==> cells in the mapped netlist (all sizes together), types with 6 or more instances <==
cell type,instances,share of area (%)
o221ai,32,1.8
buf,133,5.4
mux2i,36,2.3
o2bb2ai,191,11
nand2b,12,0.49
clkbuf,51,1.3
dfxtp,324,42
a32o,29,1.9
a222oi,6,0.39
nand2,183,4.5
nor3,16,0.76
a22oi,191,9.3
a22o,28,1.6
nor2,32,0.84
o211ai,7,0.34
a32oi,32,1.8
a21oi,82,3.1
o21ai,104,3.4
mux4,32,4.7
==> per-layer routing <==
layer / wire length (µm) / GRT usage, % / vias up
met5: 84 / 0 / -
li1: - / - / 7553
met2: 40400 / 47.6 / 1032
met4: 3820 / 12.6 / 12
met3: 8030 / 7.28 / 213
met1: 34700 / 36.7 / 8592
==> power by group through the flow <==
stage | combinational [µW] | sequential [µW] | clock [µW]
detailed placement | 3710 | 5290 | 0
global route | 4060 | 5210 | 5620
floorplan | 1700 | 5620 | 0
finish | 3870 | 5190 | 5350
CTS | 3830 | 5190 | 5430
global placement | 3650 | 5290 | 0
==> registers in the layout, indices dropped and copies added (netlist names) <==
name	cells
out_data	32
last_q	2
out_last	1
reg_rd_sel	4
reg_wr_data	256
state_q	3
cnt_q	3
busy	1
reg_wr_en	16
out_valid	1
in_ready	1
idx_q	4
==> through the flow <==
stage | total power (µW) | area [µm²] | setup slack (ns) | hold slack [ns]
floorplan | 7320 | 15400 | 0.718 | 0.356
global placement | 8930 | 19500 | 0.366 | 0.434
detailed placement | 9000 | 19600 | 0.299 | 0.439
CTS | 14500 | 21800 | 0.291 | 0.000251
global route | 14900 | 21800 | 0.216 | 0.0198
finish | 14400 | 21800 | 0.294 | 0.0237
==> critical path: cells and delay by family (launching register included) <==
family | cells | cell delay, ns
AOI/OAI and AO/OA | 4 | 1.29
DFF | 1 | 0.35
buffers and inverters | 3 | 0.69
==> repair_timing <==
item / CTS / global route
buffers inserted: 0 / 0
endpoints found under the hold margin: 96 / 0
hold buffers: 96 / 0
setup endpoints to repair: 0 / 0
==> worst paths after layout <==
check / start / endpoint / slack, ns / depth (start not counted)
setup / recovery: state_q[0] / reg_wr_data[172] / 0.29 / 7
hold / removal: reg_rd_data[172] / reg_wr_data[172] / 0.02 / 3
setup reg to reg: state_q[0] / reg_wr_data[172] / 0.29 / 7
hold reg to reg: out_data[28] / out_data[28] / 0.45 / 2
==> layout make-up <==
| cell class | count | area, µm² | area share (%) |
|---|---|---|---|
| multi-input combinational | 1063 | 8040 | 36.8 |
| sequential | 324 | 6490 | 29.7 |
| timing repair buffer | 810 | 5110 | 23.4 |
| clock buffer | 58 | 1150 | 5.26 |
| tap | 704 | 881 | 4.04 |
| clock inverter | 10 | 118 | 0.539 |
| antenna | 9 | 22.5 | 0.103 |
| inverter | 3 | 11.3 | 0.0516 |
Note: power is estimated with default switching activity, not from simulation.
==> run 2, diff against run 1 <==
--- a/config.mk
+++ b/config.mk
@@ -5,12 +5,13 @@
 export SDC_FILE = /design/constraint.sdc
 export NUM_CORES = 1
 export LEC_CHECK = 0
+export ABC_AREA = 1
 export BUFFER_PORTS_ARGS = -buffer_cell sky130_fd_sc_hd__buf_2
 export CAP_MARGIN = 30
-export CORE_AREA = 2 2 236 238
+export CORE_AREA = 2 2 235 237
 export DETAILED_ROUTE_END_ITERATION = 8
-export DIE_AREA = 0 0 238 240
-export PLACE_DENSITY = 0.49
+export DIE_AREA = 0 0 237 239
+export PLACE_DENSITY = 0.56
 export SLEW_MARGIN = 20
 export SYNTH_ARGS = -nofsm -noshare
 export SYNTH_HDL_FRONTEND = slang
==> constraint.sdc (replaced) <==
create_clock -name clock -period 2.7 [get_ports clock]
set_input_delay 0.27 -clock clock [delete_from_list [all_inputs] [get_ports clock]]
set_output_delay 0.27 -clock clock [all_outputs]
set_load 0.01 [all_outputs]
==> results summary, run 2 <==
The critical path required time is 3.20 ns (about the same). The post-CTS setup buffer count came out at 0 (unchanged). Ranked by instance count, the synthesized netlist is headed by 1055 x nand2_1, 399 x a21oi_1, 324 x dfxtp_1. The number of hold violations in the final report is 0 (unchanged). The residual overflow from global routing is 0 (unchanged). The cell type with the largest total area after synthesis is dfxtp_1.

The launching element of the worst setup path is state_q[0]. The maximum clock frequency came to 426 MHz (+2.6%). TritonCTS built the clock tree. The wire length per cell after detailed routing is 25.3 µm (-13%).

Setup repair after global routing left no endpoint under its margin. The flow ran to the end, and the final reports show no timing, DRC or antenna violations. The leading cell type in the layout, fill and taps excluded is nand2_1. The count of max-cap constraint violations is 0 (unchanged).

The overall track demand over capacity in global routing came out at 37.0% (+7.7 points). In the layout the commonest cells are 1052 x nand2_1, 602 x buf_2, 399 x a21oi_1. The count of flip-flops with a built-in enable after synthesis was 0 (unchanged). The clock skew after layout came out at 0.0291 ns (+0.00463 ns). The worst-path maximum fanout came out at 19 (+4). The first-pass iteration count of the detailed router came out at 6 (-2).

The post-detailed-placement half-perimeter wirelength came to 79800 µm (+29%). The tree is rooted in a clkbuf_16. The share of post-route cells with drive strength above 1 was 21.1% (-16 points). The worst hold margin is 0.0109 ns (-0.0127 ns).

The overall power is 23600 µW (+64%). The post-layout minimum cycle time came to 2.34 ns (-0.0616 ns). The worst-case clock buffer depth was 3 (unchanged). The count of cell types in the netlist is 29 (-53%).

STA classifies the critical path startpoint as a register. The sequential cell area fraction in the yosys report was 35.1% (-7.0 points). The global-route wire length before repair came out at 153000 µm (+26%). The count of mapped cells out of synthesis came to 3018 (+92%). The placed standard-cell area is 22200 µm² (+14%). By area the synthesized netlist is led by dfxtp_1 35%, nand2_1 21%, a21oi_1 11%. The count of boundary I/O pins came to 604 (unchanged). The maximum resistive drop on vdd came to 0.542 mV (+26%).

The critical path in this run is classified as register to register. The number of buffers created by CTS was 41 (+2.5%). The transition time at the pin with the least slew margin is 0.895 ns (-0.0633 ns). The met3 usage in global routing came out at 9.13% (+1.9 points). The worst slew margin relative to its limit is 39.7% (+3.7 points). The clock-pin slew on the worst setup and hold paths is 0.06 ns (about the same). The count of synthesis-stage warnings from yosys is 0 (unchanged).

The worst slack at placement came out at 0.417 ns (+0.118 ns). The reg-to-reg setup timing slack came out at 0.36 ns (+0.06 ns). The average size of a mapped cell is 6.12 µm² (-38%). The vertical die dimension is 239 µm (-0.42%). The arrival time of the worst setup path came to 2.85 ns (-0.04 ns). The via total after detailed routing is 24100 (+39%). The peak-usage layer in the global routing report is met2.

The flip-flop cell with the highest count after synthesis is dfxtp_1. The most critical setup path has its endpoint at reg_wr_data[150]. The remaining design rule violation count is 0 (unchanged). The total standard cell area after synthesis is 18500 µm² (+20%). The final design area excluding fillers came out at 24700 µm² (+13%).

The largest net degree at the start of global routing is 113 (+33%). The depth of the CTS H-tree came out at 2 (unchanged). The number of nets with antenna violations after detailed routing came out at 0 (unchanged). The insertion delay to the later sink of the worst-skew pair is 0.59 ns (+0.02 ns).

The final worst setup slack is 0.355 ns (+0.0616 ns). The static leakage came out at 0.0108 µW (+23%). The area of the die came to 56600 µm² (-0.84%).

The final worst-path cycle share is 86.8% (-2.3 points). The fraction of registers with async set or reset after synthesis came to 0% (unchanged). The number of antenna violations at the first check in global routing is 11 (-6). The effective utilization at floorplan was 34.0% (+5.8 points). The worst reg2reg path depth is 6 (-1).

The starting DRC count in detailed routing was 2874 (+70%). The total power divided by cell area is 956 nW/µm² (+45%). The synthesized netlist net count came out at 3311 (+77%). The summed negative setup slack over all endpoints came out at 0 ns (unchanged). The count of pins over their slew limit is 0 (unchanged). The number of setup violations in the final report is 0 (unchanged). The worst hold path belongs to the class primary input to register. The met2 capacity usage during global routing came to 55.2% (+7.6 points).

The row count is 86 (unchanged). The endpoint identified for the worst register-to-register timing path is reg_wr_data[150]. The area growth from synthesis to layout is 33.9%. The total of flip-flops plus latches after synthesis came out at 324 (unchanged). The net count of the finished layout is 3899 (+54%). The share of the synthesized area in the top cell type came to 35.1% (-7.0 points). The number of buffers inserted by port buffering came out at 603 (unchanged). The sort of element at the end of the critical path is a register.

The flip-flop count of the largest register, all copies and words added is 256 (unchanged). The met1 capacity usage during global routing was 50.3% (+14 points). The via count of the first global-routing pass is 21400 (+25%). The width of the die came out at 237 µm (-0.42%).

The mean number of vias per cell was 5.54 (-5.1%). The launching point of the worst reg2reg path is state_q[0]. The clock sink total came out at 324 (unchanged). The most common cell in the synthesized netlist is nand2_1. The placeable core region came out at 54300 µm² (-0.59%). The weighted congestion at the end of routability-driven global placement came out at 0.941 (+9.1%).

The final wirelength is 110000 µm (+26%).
==> src/rtl/rv32_ex_alu.sv <==
// rtl/rv32_ex_alu.sv - RV32I execute-stage ALU, jump resolution and EX/MEM register (option: ALU_JMP_MISALIGN_EN)
import rv32_pipe_pkg::*;

module rv32_ex_alu (
    input  logic            i_clk,
    input  logic            i_reset,
    input  logic [XLEN-1:0] i_A,
    input  logic [XLEN-1:0] i_B,
    input  logic [XLEN-1:0] i_Imm_SignExt,
    input  logic [XLEN-1:0] i_NPC,
    input  logic [6:0]      i_ALUop,
    input  logic [2:0]      i_func3,
    input  logic            i_func7,
    input  EX_STATE         i_ex_state,
    output logic [XLEN-1:0] o_ALUOutput,
    output MEM_STATE        o_mem_state,
    output logic [XLEN-1:0] o_jmp_pc,
    output logic            o_jmp
);

    alu_mode_e       w_mode;
    logic [XLEN-1:0] w_op_a;
    logic [XLEN-1:0] w_op_b;
    logic [4:0]      w_shamt;
    logic            w_taken;
    logic            w_is_jal;
    logic            w_is_jalr;
    logic            w_is_branch;
    logic            w_jmp_req;
    logic            w_misaligned;
    logic            w_unused;
    MEM_STATE        r_mem_state;

    // Opcode and func fields are taken from the dedicated ports; the struct copies are redundant
    assign w_unused = ^{i_ex_state.ALUOp, i_ex_state.func7};

    rv32_branch_cmp u_branch_cmp (
        .i_a     (i_A),
        .i_b     (i_B),
        .i_func3 (i_func3),
        .o_taken (w_taken)
    );

    // Decode opcode/func fields into an ALU mode and its two operands
    always_comb begin
        w_mode = ALU_NONE;
        w_op_a = '0;
        w_op_b = '0;
        case (i_ALUop)
            OP_LUI: begin
                w_mode = ALU_ADD;
                w_op_b = i_Imm_SignExt;
            end
            OP_AUIPC: begin
                w_mode = ALU_ADD;
                w_op_a = i_NPC;
                w_op_b = i_Imm_SignExt;
            end
            OP_JAL, OP_JALR: begin
                w_mode = ALU_ADD;
                w_op_a = i_NPC;
                w_op_b = 32'd4;
            end
            OP_LOAD, OP_STORE: begin
                w_mode = ALU_ADD;
                w_op_a = i_A;
                w_op_b = i_Imm_SignExt;
            end
            OP_BRANCH: begin
                w_mode = ALU_BR;
            end
            OP_IMM, OP_OP: begin
                w_op_a = i_A;
                w_op_b = (i_ALUop == OP_IMM) ? i_Imm_SignExt : i_B;
                case (i_func3)
                    F3_ADD:  w_mode = (i_ALUop == OP_OP && i_func7) ? ALU_SUB : ALU_ADD;
                    F3_SLL:  w_mode = ALU_SLL;
                    F3_SLT:  w_mode = ALU_SLT;
                    F3_SLTU: w_mode = ALU_SLTU;
                    F3_XOR:  w_mode = ALU_XOR;
                    F3_SR:   w_mode = i_func7 ? ALU_SRA : ALU_SRL;
                    F3_OR:   w_mode = ALU_OR;
                    default: w_mode = ALU_AND;
                endcase
            end
            default: w_mode = ALU_NONE;
        endcase
    end

    assign w_shamt = w_op_b[4:0];

    // Compute the ALU result for the decoded mode
    always_comb begin
        o_ALUOutput = '0;
        case (w_mode)
            ALU_ADD:  o_ALUOutput = w_op_a + w_op_b;
            ALU_SUB:  o_ALUOutput = w_op_a - w_op_b;
            ALU_SLL:  o_ALUOutput = w_op_a << w_shamt;
            ALU_SLT:  o_ALUOutput = {31'b0, $signed(w_op_a) < $signed(w_op_b)};
            ALU_SLTU: o_ALUOutput = {31'b0, w_op_a < w_op_b};
            ALU_XOR:  o_ALUOutput = w_op_a ^ w_op_b;
            ALU_SRL:  o_ALUOutput = w_op_a >> w_shamt;
            ALU_SRA:  o_ALUOutput = 32'($signed(w_op_a) >>> w_shamt);
            ALU_OR:   o_ALUOutput = w_op_a | w_op_b;
            ALU_AND:  o_ALUOutput = w_op_a & w_op_b;
            ALU_BR:   o_ALUOutput = {31'b0, w_taken};
            default:  o_ALUOutput = '0;
        endcase
    end

    assign w_is_jal    = (i_ALUop == OP_JAL);
    assign w_is_jalr   = (i_ALUop == OP_JALR);
    assign w_is_branch = (i_ALUop == OP_BRANCH);

    // Resolve the redirect target; non-jumps report the fall-through PC
    always_comb begin
        o_jmp_pc = i_NPC + 32'd4;
        if (w_is_jal || w_is_branch) begin
            o_jmp_pc = i_NPC + i_Imm_SignExt;
        end else if (w_is_jalr) begin
            o_jmp_pc = (i_A + i_Imm_SignExt) & ~32'h1;
        end
    end

    assign w_jmp_req = i_ex_state.valid & (w_is_jal | w_is_jalr | (w_is_branch & w_taken));

`ifdef ALU_JMP_MISALIGN_EN
    assign w_misaligned = w_jmp_req & o_jmp_pc[1];
`else
    assign w_misaligned = 1'b0;
`endif

    assign o_jmp = w_jmp_req & ~w_misaligned;

    // Capture the EX/MEM entry; reset discards whatever is in EX this cycle
    always_ff @(posedge i_clk) begin
        if (i_reset) begin
            r_mem_state <= '0;
        end else begin
            r_mem_state.pc         <= i_ex_state.pc;
            r_mem_state.alu_out    <= o_ALUOutput;
            r_mem_state.store_data <= i_B;
            r_mem_state.rd         <= i_ex_state.rd;
            r_mem_state.func3      <= i_ex_state.func3;
            r_mem_state.mem_read   <= i_ex_state.valid & (i_ALUop == OP_LOAD);
            r_mem_state.mem_write  <= i_ex_state.valid & (i_ALUop == OP_STORE);
            r_mem_state.reg_write  <= i_ex_state.valid & ~w_is_branch & (i_ALUop != OP_STORE)
                                      & (i_ex_state.rd != 5'd0) & ~w_misaligned;
            r_mem_state.valid      <= i_ex_state.valid;
            r_mem_state.misaligned <= w_misaligned;
        end
    end

    assign o_mem_state = r_mem_state;

endmodule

# Task item
Using the records above, output exactly the lines from the first through the line that contains "detailed placement | 9000", with both of those included.

# Written reply
==> cells in the mapped netlist (all sizes together), types with 6 or more instances <==
cell type,instances,share of area (%)
o221ai,32,1.8
buf,133,5.4
mux2i,36,2.3
o2bb2ai,191,11
nand2b,12,0.49
clkbuf,51,1.3
dfxtp,324,42
a32o,29,1.9
a222oi,6,0.39
nand2,183,4.5
nor3,16,0.76
a22oi,191,9.3
a22o,28,1.6
nor2,32,0.84
o211ai,7,0.34
a32oi,32,1.8
a21oi,82,3.1
o21ai,104,3.4
mux4,32,4.7
==> per-layer routing <==
layer / wire length (µm) / GRT usage, % / vias up
met5: 84 / 0 / -
li1: - / - / 7553
met2: 40400 / 47.6 / 1032
met4: 3820 / 12.6 / 12
met3: 8030 / 7.28 / 213
met1: 34700 / 36.7 / 8592
==> power by group through the flow <==
stage | combinational [µW] | sequential [µW] | clock [µW]
detailed placement | 3710 | 5290 | 0
global route | 4060 | 5210 | 5620
floorplan | 1700 | 5620 | 0
finish | 3870 | 5190 | 5350
CTS | 3830 | 5190 | 5430
global placement | 3650 | 5290 | 0
==> registers in the layout, indices dropped and copies added (netlist names) <==
name	cells
out_data	32
last_q	2
out_last	1
reg_rd_sel	4
reg_wr_data	256
state_q	3
cnt_q	3
busy	1
reg_wr_en	16
out_valid	1
in_ready	1
idx_q	4
==> through the flow <==
stage | total power (µW) | area [µm²] | setup slack (ns) | hold slack [ns]
floorplan | 7320 | 15400 | 0.718 | 0.356
global placement | 8930 | 19500 | 0.366 | 0.434
detailed placement | 9000 | 19600 | 0.299 | 0.439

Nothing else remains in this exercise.